所以我正在构建这个 android 应用程序,并且我正在处理当用户输入错误的用户名或密码时要显示的错误消息。错误消息现在偶尔显示。我得到一个名为的异常
android.view.viewroot$callfromwrongthreadexception
当我仅研究时,作者基本上说,当您使用 AsyncTask 时,在 doinBackground 方法中设置文本不是一个好主意。由于在 onPostExecute 中设置测试会在任何时候显示登录成功与否的方法,所以我想出的部分解决方案是这样的。
import java.util.ArrayList;
import java.util.List;
import org.apache.http.NameValuePair;
import org.apache.http.message.BasicNameValuePair;
import org.json.JSONObject;
import android.app.Activity;
import android.content.Intent;
import android.os.AsyncTask;
import android.os.Bundle;
import android.util.Log;
import android.view.Menu;
import android.view.View;
import android.widget.Button;
import android.widget.EditText;
import android.widget.ListAdapter;
import android.widget.SimpleAdapter;
import android.widget.TextView;
public class Login extends Activity {
static EditText alog;
static EditText apass;
JSONParser jsnParser = new JSONParser();
public static String url_login="...";
private static final String TAG_SUCCESS = "operation";
@Override
protected void onCreate(Bundle savedInstanceState) {
super.onCreate(savedInstanceState);
Intent it =getIntent();
setContentView(R.layout.activity_login);
alog=(EditText)findViewById(R.id.loginuser);
apass=(EditText)findViewById(R.id.loginpass);
Button btnLogin = (Button)findViewById(R.id.loggin);
Button btnRegister =(Button)findViewById(R.id.register2);
btnRegister.setOnClickListener(new View.OnClickListener() {
public void onClick(View view) {
Intent i=new Intent(Login.this, Registration.class);
startActivity(i);
}
});
btnLogin.setOnClickListener(new View.OnClickListener() {
public void onClick(View view) {
new LoggerIn().execute();
}
});
}
public boolean onCreateOptionsMenu(Menu menu) {
// Inflate the menu; this adds items to the action bar if it is present.

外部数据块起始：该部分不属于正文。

### config.mk
export PLATFORM = sky130hd
export DESIGN_NAME = div32_iterative_flat
export DESIGN_NICKNAME = d
export VERILOG_FILES = /design/src/rtl/div32_iterative_if.sv /design/src/rtl/div32_iterative.sv /design/src/flat_wrapper.sv
export SDC_FILE = /design/constraint.sdc
export NUM_CORES = 1
export LEC_CHECK = 0
export CAP_MARGIN = 5
export CORE_ASPECT_RATIO = 2
export CORE_MARGIN = 3
export CORE_UTILIZATION = 53
export CTS_CLUSTER_SIZE = 8
export DETAILED_ROUTE_END_ITERATION = 8
export PLACE_DENSITY = 0.86
export SLEW_MARGIN = 20
export SYNTH_ARGS = -nofsm -noshare
export SYNTH_HDL_FRONTEND = slang
export SYNTH_SLANG_ARGS = --single-unit
### constraint.sdc
create_clock -name clk_i -period 3.34 [get_ports clk_i]
set_clock_uncertainty 0.1 [all_clocks]
set_input_delay 0.334 -clock clk_i [delete_from_list [all_inputs] [get_ports clk_i]]
set_output_delay 0.334 -clock clk_i [all_outputs]
set_load 0.005 [all_outputs]
### src/rtl/div32_iterative_if.sv
// Request/response bundle between the execute unit and the iterative divider.
// The execute unit drives the master side; the divider is the slave.
interface div32_iterative_if #(
    parameter int unsigned OPERAND_SIZE = 32
);
    logic                    start_i;
    logic                    signed_div_i;
    logic                    rem_i;
    logic [OPERAND_SIZE-1:0] X_i;
    logic [OPERAND_SIZE-1:0] Y_i;
    logic                    busy_o;
    logic                    done_o;
    logic [OPERAND_SIZE-1:0] Result_o;

    modport master (
        output start_i,
        output signed_div_i,
        output rem_i,
        output X_i,
        output Y_i,
        input  busy_o,
        input  done_o,
        input  Result_o
    );

    modport slave (
        input  start_i,
        input  signed_div_i,
        input  rem_i,
        input  X_i,
        input  Y_i,
        output busy_o,
        output done_o,
        output Result_o
    );
endinterface

### src/rtl/div32_iterative.sv
// Iterative radix-2 restoring divider implementing RISC-V DIV/DIVU/REM/REMU.
// Registers update on the falling clock edge to line up with the multiplier pipeline.
module div32_iterative #(
    parameter int unsigned OPERAND_SIZE = 32
) (
    input logic              clk_i,
    input logic              rst_n_i,
    div32_iterative_if.slave bus
);
    localparam int unsigned W    = OPERAND_SIZE;
    localparam int unsigned CntW = $clog2(OPERAND_SIZE);
    localparam logic [CntW-1:0] LastStep = CntW'(OPERAND_SIZE - 1);
    localparam logic [W-1:0]    AllOnes  = {W{1'b1}};
    localparam logic [W-1:0]    MinNeg   = {1'b1, {(W-1){1'b0}}};

    typedef enum logic [1:0] {
        StIdle,
        StCalc,
        StFix
    } state_e;

    state_e          state_q, state_d;
    logic [CntW-1:0] cnt_q, cnt_d;
    logic [W:0]      rem_q, rem_d;
    logic [W-1:0]    quo_q, quo_d;
    logic [W-1:0]    dvs_q, dvs_d;
    logic            sdiv_q, sdiv_d;
    logic            remsel_q, remsel_d;
    logic            sx_q, sx_d;
    logic            sy_q, sy_d;
    logic [W-1:0]    result_q, result_d;
    logic            done_q, done_d;

    logic            x_neg, y_neg;
    logic [W-1:0]    x_mag, y_mag;
    logic            div_by_zero, sign_ovf;
    logic [W+1:0]    shifted, diff;
    logic [W-1:0]    q_fix, r_fix;

    always_comb begin
        x_neg = bus.signed_div_i & bus.X_i[W-1];
        y_neg = bus.signed_div_i & bus.Y_i[W-1];
        // Magnitude of the most negative value wraps onto itself, read as unsigned.
        x_mag = x_neg ? (~bus.X_i + 1'b1) : bus.X_i;
        y_mag = y_neg ? (~bus.Y_i + 1'b1) : bus.Y_i;

        div_by_zero = (bus.Y_i == '0);
        sign_ovf    = bus.signed_div_i && (bus.X_i == MinNeg) && (bus.Y_i == AllOnes);

        // One extra top bit keeps the trial difference sign visible.
        shifted = {rem_q, quo_q[W-1]};
        diff    = shifted - {2'b00, dvs_q};

        q_fix = (sdiv_q && (sx_q ^ sy_q)) ? (~quo_q + 1'b1) : quo_q;
        r_fix = (sdiv_q && sx_q) ? (~rem_q[W-1:0] + 1'b1) : rem_q[W-1:0];
    end

    always_comb begin
        state_d  = state_q;
        cnt_d    = cnt_q;
        rem_d    = rem_q;
        quo_d    = quo_q;
        dvs_d    = dvs_q;
        sdiv_d   = sdiv_q;
        remsel_d = remsel_q;
        sx_d     = sx_q;
        sy_d     = sy_q;
        result_d = result_q;
        done_d   = 1'b0;

        unique case (state_q)
            StIdle: begin
                if (bus.start_i) begin
                    sdiv_d   = bus.signed_div_i;
                    remsel_d = bus.rem_i;
                    sx_d     = bus.X_i[W-1];
                    sy_d     = bus.Y_i[W-1];
                    quo_d    = x_mag;
                    dvs_d    = y_mag;
                    rem_d    = '0;
                    cnt_d    = '0;
                    if (div_by_zero) begin
                        result_d = bus.rem_i ? bus.X_i : AllOnes;
                        done_d   = 1'b1;
                    end else if (sign_ovf) begin
                        result_d = bus.rem_i ? '0 : MinNeg;
                        done_d   = 1'b1;
                    end else begin
                        state_d = StCalc;
                    end
                end
            end
            StCalc: begin
                cnt_d = cnt_q + 1'b1;
                if (!diff[W+1]) begin
                    rem_d = diff[W:0];
                    quo_d = {quo_q[W-2:0], 1'b1};
                end else begin
                    rem_d = shifted[W:0];
                    quo_d = {quo_q[W-2:0], 1'b0};
                end
                if (cnt_q == LastStep) begin
                    state_d = StFix;
                end
            end
            StFix: begin
                result_d = remsel_q ? r_fix : q_fix;
                done_d   = 1'b1;
                state_d  = StIdle;
            end
            default: begin
                state_d = StIdle;
            end
        endcase
    end

    always_ff @(negedge clk_i or negedge rst_n_i) begin
        if (!rst_n_i) begin
            state_q  <= StIdle;
            cnt_q    <= '0;
            rem_q    <= '0;
            quo_q    <= '0;
            dvs_q    <= '0;
            sdiv_q   <= 1'b0;
            remsel_q <= 1'b0;
            sx_q     <= 1'b0;
            sy_q     <= 1'b0;
            result_q <= '0;
            done_q   <= 1'b0;
        end else begin
            state_q  <= state_d;
            cnt_q    <= cnt_d;
            rem_q    <= rem_d;
            quo_q    <= quo_d;
            dvs_q    <= dvs_d;
            sdiv_q   <= sdiv_d;
            remsel_q <= remsel_d;
            sx_q     <= sx_d;
            sy_q     <= sy_d;
            result_q <= result_d;
            done_q   <= done_d;
        end
    end

    assign bus.busy_o   = (state_q != StIdle);
    assign bus.done_o   = done_q;
    assign bus.Result_o = result_q;

endmodule
### src/flat_wrapper.sv
// flat-port wrapper written by rule: the top's interface ports become plain ports
module div32_iterative_flat 
#(
    parameter int unsigned OPERAND_SIZE = 32
)
  (clk_i, rst_n_i, bus_start_i, bus_signed_div_i, bus_rem_i, bus_X_i, bus_Y_i, bus_busy_o, bus_done_o, bus_Result_o);
  div32_iterative_if #(.OPERAND_SIZE(OPERAND_SIZE)) bus_i ();
  input logic clk_i;
  input logic rst_n_i;
  input wire logic [$bits(bus_i.start_i)-1:0] bus_start_i;
  input wire logic [$bits(bus_i.signed_div_i)-1:0] bus_signed_div_i;
  input wire logic [$bits(bus_i.rem_i)-1:0] bus_rem_i;
  input wire logic [$bits(bus_i.X_i)-1:0] bus_X_i;
  input wire logic [$bits(bus_i.Y_i)-1:0] bus_Y_i;
  output wire logic [$bits(bus_i.busy_o)-1:0] bus_busy_o;
  output wire logic [$bits(bus_i.done_o)-1:0] bus_done_o;
  output wire logic [$bits(bus_i.Result_o)-1:0] bus_Result_o;
  assign bus_i.start_i = bus_start_i;
  assign bus_i.signed_div_i = bus_signed_div_i;
  assign bus_i.rem_i = bus_rem_i;
  assign bus_i.X_i = bus_X_i;
  assign bus_i.Y_i = bus_Y_i;
  assign bus_busy_o = bus_i.busy_o;
  assign bus_done_o = bus_i.done_o;
  assign bus_Result_o = bus_i.Result_o;
  div32_iterative #(.OPERAND_SIZE(OPERAND_SIZE)) u_core (.clk_i(clk_i), .rst_n_i(rst_n_i), .bus(bus_i));
endmodule
==> results.cfg, run 1 <==
[outcome]
status = stopped before the end
haltStage = 5_1_grt
error = [ERROR GRT-0232] Routing congestion too high. Check the congestion heatmap in the GUI.

[clock_tree]
htreeDepth = 4
cts_hold_buf = 0
clockBufferDepth = 2
root_buffer = clkbuf_16
clock-sinks = 141
cts_made_buffers = 17

[placement]
port-buffer-count = 102
place.gp.congestion = 0.987
dp_cells = 1898
place_area_sq_mm = 0.0142
hpwl_um = 31300
post-place-ws_ns = -1.75

[floorplan]
rows = 73
die_x_um = 108
chipHeight_um = 209
ioPinCount = 103
start_util_pct = 54.5

[synth]
synth-async-reset-ratio_pct = 100
avgSynthCellArea_sq_um = 8.10
synth_nets = 1462
yosys_warnings = 0
ys_seq_area_share_pct = 32.2
synthCells = 1353
syn_area_sq_mm = 0.0110
yosys_register_bits = 141
ys_types = 71
synth-edff-count = 0
synth_top_flop_cell = dfrtn_1

[global_route]
grt_max_degree = 76
grt-ovfl-total = 23
grt_usage_pct = 63.5

[timing]
worstEpCategory = sequential cell input
worst_endpoint = u_core.bus.Result_o[29]$_DFFE_NN0P_/D
per-stage QoR:
stage / TNS, ns / util, %
3_5_place_dp: -135.37 / 70.8
2_1_floorplan: -50.58 / -
4_1_cts: -80.19 / 76.3
3_3_place_gp: -130.96 / 70.8
cell families after synthesis:
logic type | share of synthesized area [%]
compound gates | 24.8
xor+xnor | 11.3
fa+ha+maj | 4.64
buf+inv | 4.99
flops | 32.2
mux | 0.366
simple gates | 21.7
what timing repair did:
action,4_1_cts
buffers inserted,28
endpoints found under the setup margin,169
gates resized for setup,179
pin swaps,58
cloned,4
per-layer routing:
layer	overflow	track usage, %
met5	0	8.53
met4	11	66.0
met3	0	49.8
met2	12	81.1
met1	0	59.6
cells in the mapped netlist, types with 6 or more instances:
cell type    n  area [sq um]
nand2_1    150           563
dfrtn_1    141          3530
o21ai_0    131           656
a21oi_1     82           410
nor2_1      80           300
xnor2_1     71           622
xor2_1      70           613
clkbuf_1    69           259
inv_1       55           206
nor3_1      40           200
ha_1        39           488
nand3_1     37           185
a22oi_1     30           225
o211ai_1    29           218
or4_1       28           210
or3_1       22           138
nand2b_1    20           125
nor4_1      20           125
a21o_1      19           143
nor2b_1     17           106
o31ai_1     16           120
o41ai_1     14           123
a221o_1     13           130
and3_1      13          81.3
nand4_1     13          81.3
and2_1      12          75.1
a311o_1     10           100
o21ai_1     10          50.1
a31oi_1      9          56.3
a211oi_1     6          45.0
==> inputs of run 2 (changes only) <==
--- a/config.mk
+++ b/config.mk
@@ -6,12 +6,10 @@
 export NUM_CORES = 1
 export LEC_CHECK = 0
 export CAP_MARGIN = 5
-export CORE_ASPECT_RATIO = 2
 export CORE_MARGIN = 3
-export CORE_UTILIZATION = 53
-export CTS_CLUSTER_SIZE = 8
+export CORE_UTILIZATION = 40
 export DETAILED_ROUTE_END_ITERATION = 8
-export PLACE_DENSITY = 0.86
+export PLACE_DENSITY_LB_ADDON = 0.15
 export SLEW_MARGIN = 20
 export SYNTH_ARGS = -nofsm -noshare
 export SYNTH_HDL_FRONTEND = slang
==> constraint.sdc (replaced) <==
create_clock -name clk_i -period 4.34 [get_ports clk_i]
set_clock_uncertainty 0.1 [all_clocks]
set_input_delay 0.434 -clock clk_i [delete_from_list [all_inputs] [get_ports clk_i]]
set_output_delay 0.434 -clock clk_i [all_outputs]
set_load 0.005 [all_outputs]
==> run 2 against run 1 <==
- the flow now finishes, with violations (negative setup slack)
- area after synthesis unchanged
- synthesized cell count unchanged
==> results.cfg, run 2 <==
[clock_tree]
clockBufferDepth = 2
cts_tree = done
htreeDepth = 4
root_buffer = clkbuf_16
cts_made_buffers = 17
clk_latency_ns = 0.41
clock-sinks = 141
clkTransAtPathRegs_ns = 0.05

[floorplan]
die_x_um = 171
dieArea_sq_mm = 0.0294
rows = 59
chipHeight_um = 171
ioPinCount = 103
core_area_sq_mm = 0.0265
start_util_pct = 41.3

[run]
drv_cap = 0

[placement]
dp_cells = 1861
hpwl_um = 26900
place.gp.congestion = 0.864
port-buffer-count = 102
post-place-ws_ns = -1.27

[worst_hold_path]
hold_path_class = register to register

[timing]
rsz0062_at_grt = true
final_hold_viol_count = 0
setup_ws_ns = -0.451
tightest_slew_ns = 1.09
holdWs_ns = 0.325
setup_tns_ns = -16.05
slew_violations = 0
max_slew_margin_pct = 27.1
finalSetupViolations = 53

[worst_setup_path]
critPathLaunchType = input pin
critPathKind = input pin to register
endpoint_kind = register
crit_fanout = 7
cp_data_arrival_time_ns = 2.77
required_ns = 2.32

[synth]
yosys_warnings = 0
synth-async-reset-ratio_pct = 100
avgSynthCellArea_sq_um = 8.10
ys_seq_area_share_pct = 32.2
syn_area_sq_mm = 0.0110
yosys_register_bits = 141
synthCells = 1353
ys_types = 71
yosysMostFrequentCell = nand2_1
netlist_top_cells_area = dfrtn_1 32%, o21ai_0 6.0%, xnor2_1 5.7%
synth-edff-count = 0
synth_nets = 1462
synth_common_cells = 150 x nand2_1, 141 x dfrtn_1, 131 x o21ai_0
yosysTopAreaCellShare_pct = 32.2
synth_top_flop_cell = dfrtn_1
synth_top_area_cell = dfrtn_1

[drt]
drc = 0
antenna_left = 0
drtIter0Drc = 1007
vias = 11304
dr.pass1.iters = 5
wl_per_cell_um = 19.4
routed_wl_um = 37700
viasPerCell = 5.82

[outcome]
violations = negative setup slack
status = complete, but fails checks

[power]
ir_worst_vdd_uv = 305
power_leakage_nw = 6.45
powerDensity_mw_per_mm2 = 702

[final_layout]
syn2layout_area_growth_pct = 38.3
nets = 1703
final_common_cell = buf_4
regMostFlops = u_core.rem_q
n_antenna_cell = 0
layout_common_cells = 156 x buf_4, 141 x dfrtn_1, 129 x nand2_1
final_cells = 1941
layout-drive-gt1-share_pct = 23.0
largest_reg_flops = 33

[global_route]
grt-ovfl-total = 0
grt_pass1_wl_um = 58400
antenna_found_initial = 0
grt_max_degree = 64
first_global_vias = 10681
grt_usage_pct = 25.1
==> run 2: cell counts after synthesis <==
Identical to the previous run, type by type.
==> run 2: worst max-delay path: stages <==
cell	delay [ns]
buf_6	0.09
or3_4	0.37
or4_4	0.43
or3_4	0.35
or2_4	0.26
o21ai_4	0.16
buf_6	0.16
a21oi_4	0.14
a221o_1	0.37
==> run 2: layout make-up <==
cell class                      instances  area (sq um)
Timing Repair Buffer                  301          2820
Multi-Input combinational cell       1078          7600
Inverter                               55           209
Tap cell                              335           419
Clock inverter                         12           138
Fill cell                            2391         11400
Clock buffer                           19           443
Sequential cell                       141          3530
==> run 2: logic make-up after synthesis <==
kind of cell / after synthesis / synth area share (%)
AO/OA/AOI/OAI: 414 / 24.8
flip-flops: 141 / 32.2
multiplexers: 4 / 0.366
adder cells (fa/ha/maj): 40 / 4.64
XOR/XNOR: 141 / 11.3
AND/OR/NAND/NOR: 476 / 21.7
buffers and inverters: 137 / 4.99
==> run 2: path summary, 6_finish.rpt <==
check	from	to	slack, ns	cells past startpoint
worst min-delay path	u_core.bus.Result_o[26]	u_core.bus.Result_o[26]	0.33	1
min in group asynchronous	rst_n_i	u_core.dvs_q[0]	1.94	1
worst max-delay path	bus_X_i[7]	u_core.bus.Result_o[3]	-0.45	9
worst max register to register	u_core.rem_q[3]	u_core.rem_q[7]	0.51	10
worst min register to register	u_core.bus.Result_o[26]	u_core.bus.Result_o[26]	0.33	1
max in group asynchronous	rst_n_i	u_core.dvs_q[28]	1.53	2
==> run 2: metrics by stage <==
step	utilization [%]	total power [W]	cell area (sq um)
after CTS	55.1	0.0105	14600
after detailed placement	50.7	0.00897	13400
after global routing	57.2	0.0115	15200
after floorplan	-	0.00718	11100
after global placement	50.7	0.00890	13400
final	57.2	0.0106	15200
==> run 2: layer usage <==
metal,GRT usage [%],up-vias,wire [um],share of wire [%]
li1,-,5436,-,-
met1,37.4,5473,17900,47
met2,38.1,350,16900,45
met3,3.77,45,2280,6.0
met4,6.30,0,641,1.7
met5,0,-,0,0
==> run 2: what timing repair did <==
item | CTS | global route
pin swaps | 66 | 80
resized for setup | 161 | 113
setup endpoints to repair | 72 | 73
hold buffers | 0 | 0
setup buffers | 31 | 22
gates cloned | 2 | 4
==> run 2: report_power, final <==
part	leakage, nW	total, W	switching, W	internal [W]
Sequential	1.72	0.00270	0.000768	0.00194
Combinational	4.47	0.00644	0.00361	0.00284
Clock	0.268	0.00149	0.000625	0.000863
Note: power is estimated with default switching activity, not from simulation.
==> inputs of run 3 (changes only) <==
--- a/config.mk
+++ b/config.mk
@@ -10,7 +10,6 @@
 export CORE_UTILIZATION = 40
 export DETAILED_ROUTE_END_ITERATION = 8
 export PLACE_DENSITY_LB_ADDON = 0.15
-export SLEW_MARGIN = 20
 export SYNTH_ARGS = -nofsm -noshare
 export SYNTH_HDL_FRONTEND = slang
 export SYNTH_SLANG_ARGS = --single-unit
==> results of run 3 <==
No change in the layout: final DEF, timing and power equal those of run 2.
==> inputs of run 4 (changes only) <==
--- a/config.mk
+++ b/config.mk
@@ -9,6 +9,8 @@
 export CORE_MARGIN = 3
 export CORE_UTILIZATION = 40
 export DETAILED_ROUTE_END_ITERATION = 8
+export DONT_BUFFER_PORTS = 1
+export GPL_ROUTABILITY_DRIVEN = 0
 export PLACE_DENSITY_LB_ADDON = 0.15
 export SYNTH_ARGS = -nofsm -noshare
 export SYNTH_HDL_FRONTEND = slang
==> run 4 against run 3 <==
- the flow still finishes with violations (negative setup slack)
- global-route usage shrank 0.82 points
- first-iteration DRC count shrank 13%
- flip-flop and latch count is the same
- die area is the same
- sequential share of layout area grew 4.5 points
- total power shrank 3.6%
- critical path depth shrank 1
- cell count shrank 11%
- count of clock-buffer cells in the layout is the same
- utilization shrank 9.2 points
- wire length shrank 6.1%
- via count shrank 8.0%
- largest power group unchanged
- highest routed layer is now met5
==> results.cfg, run 4 (synthesis gave the netlist of run 2 again) <==
[worst_setup_path]
critPathCapture = u_core.bus.Result_o[16]
timing.rr.start = u_core.quo_q[31]
cp_data_arrival_time_ns = 2.60
endpoint_kind = register
path_cells = or3_4, or4_4, or3_4, or2_4, o21ai_4, a21oi_4, buf_12, a221o_1
slowest_delay_ns = 0.42
crit_top_cell = or3_4
r2r_slack_ns = 0.44
slowest_stage = or4_4
reg2reg_depth = 12
r2r-end = u_core.rem_q[23]
crit_fanout = 16
critPathLaunchType = input pin
critPathKind = input pin to register
required_ns = 2.32
crit_path_start = bus_X_i[6]

[placement]
port-buffer-count = 0
place_area_sq_mm = 0.0118
hpwl_um = 25900

[floorplan]
dieArea_sq_mm = 0.0294
chipHeight_um = 171
ioPinCount = 103
die_x_um = 171
rows = 59
core_area_sq_mm = 0.0265
start_util_pct = 41.3

[drt]
wl_met1_um = 16800
dr.pass1.iters = 7
wl_per_cell_um = 20.6
antenna_left = 0
viasPerCell = 6.04
routed_wl_um = 35400
highest-signal-layer = met5
drc = 0
vias = 10395
drtIter0Drc = 877
met3WireLength_um = 2300
wl_met2_um = 15800

[final_layout]
layout-drive-gt1-share_pct = 13.8
fillers = 2561
n_antenna_cell = 0
fin_util_pct = 47.9
regMostFlops = u_core.rem_q
regArea_sq_mm = 0.00353
largest_reg_flops = 33
nets = 1485
multi_input_area_sq_mm = 0.00722
syn2layout_area_growth_pct = 16.0
stdcell_area_sq_mm = 0.0127
layout_common_cells = 141 x dfrtn_1, 139 x nand2_1, 114 x o21ai_0
final_common_cell = dfrtn_1

[clock_tree]
clockBufferDepth = 2
htreeDepth = 4
root_buffer = clkbuf_16
clk_latency_ns = 0.41
clkTransAtPathRegs_ns = 0.04
clock-sinks = 141
cts_tree = done
cts_made_buffers = 17

[global_route]
first_global_vias = 9769
grt_pass1_wl_um = 56300
grt-ovfl-total = 0
grt_max_degree = 142
antenna_found_initial = 1
grt_usage_pct = 24.3

[power]
powerDensity_mw_per_mm2 = 806
switching_share_pct = 47.5
ir_worst_vdd_uv = 316
p_sw_w = 0.00487
p_clk_share_pct = 13.7
pwr-share-comb_pct = 60.0
intPower_w = 0.00538
power_leakage_nw = 5.21
power_frac_seq_pct = 26.3

[timing]
max_slew_margin_pct = 22.2
tightest_slew_ns = 1.17
final_hold_viol_count = 0
finalSetupViolations = 42
setup_ws_ns = -0.279
slew_violations = 0
holdWs_ns = 0.325
rsz0062_at_grt = true

[run]
drv_cap = 0

[worst_hold_path]
whs_path_depth = 2
hold_path_class = register to register

[outcome]
violations = negative setup slack
status = complete, but fails checks
## run 4: changes by cell type in the layout (fill, tap and decap cells not counted), moves of 5 or more
| cell | before | now |
|---|---|---|
| buf_4 | 156 | 73 |
| clkdlybuf4s50_1 | 67 | 0 |
| buf_6 | 37 | 4 |
| o21ai_0 | 89 | 114 |
| o21ai_1 | 41 | 21 |
| dlymetal6s2s_1 | 14 | 0 |
| nand2_1 | 129 | 139 |
| nand2_2 | 15 | 8 |
| a21oi_1 | 72 | 78 |
| dlygate4sd2_1 | 6 | 0 |
| a21oi_2 | 10 | 5 |
| nor4_1 | 12 | 17 |
## run 4: per-layer routing
layer | vias up | GRT usage, %
met5 | - | 0
met4 | 2 | 5.67
met3 | 34 | 4.34
met2 | 305 | 36.1
met1 | 5060 | 36.6
li1 | 4994 | -
## run 4: cell type report
class                      count  area share [%]
sequential                   141            27.8
inverter                      55            1.64
timing repair buffer          86            6.18
clock inverter                11           0.768
multi-input combinational   1075            56.8
tap                          335            3.30
clock buffer                  19            3.49
## run 4: timing repair
item                       in CTS  in global routing
gates cloned                    2                  0
buffers inserted                5                  4
hold buffers                    0                  0
resized for setup              30                 51
pin swaps                      11                 17
setup endpoints to repair      42                 47
## run 4: critical path: cells and delay by family
kind	cells	cell delay [ns]
and+or+nand+nor	4	1.39
AOI/OAI and AO/OA	3	0.60
buffers and inverters	1	0.16
## run 4: per-stage QoR
stage	worst slack (ns)	TNS, ns	cells	power (W)
final	-0.279	-7.09	1722	0.0102
after global routing	-0.325	-9.14	1722	0.0111
after CTS	-0.316	-7.90	1722	0.0102
after detailed placement	-0.766	-33.06	1685	0.00874
after global placement	-0.735	-31.47	1685	0.00866
after floorplan	-0.706	-24.41	1353	0.00718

getMenuInflater().inflate(R.menu.login, menu);
return true;
}
class LoggerIn extends AsyncTask<String, String, String> {
@Override
protected String doInBackground(String... params) {
String logger=alog.getText().toString();
String passer=apass.getText().toString();
List <NameValuePair> prm=new ArrayList<NameValuePair>();
prm.add(new BasicNameValuePair("username", logger));
prm.add(new BasicNameValuePair("password", passer));
JSONObject jsn= jsnParser.makeHttpRequest(url_login, "POST", prm);
Log.d("Create Response", jsn.toString());
try {
boolean success=jsn.getBoolean(TAG_SUCCESS);
if (success == true) {
// successfully created product
Intent i = new Intent(getApplicationContext(), Home.class);
startActivity(i);
// closing this screen
finish();
} else {
// failed to create product
//onPostExecute
//TextView txt=(TextView)findViewById(R.id.login_error);
//txt.setText("The username or password you entered was wrong");
displayError();
}
} catch (Exception e) {
e.printStackTrace();
}
return null;
}
protected void displayError() {
// dismiss the dialog after getting all products
// updating UI from Background Thread
TextView txt=(TextView)findViewById(R.id.login_error);
txt.setText("The username or password you entered was wrong");
}
}
}
但是,当我无法登录时,我必须重复失败 2 或 3 次才能出现消息。有没有合适的方法来做到这一点?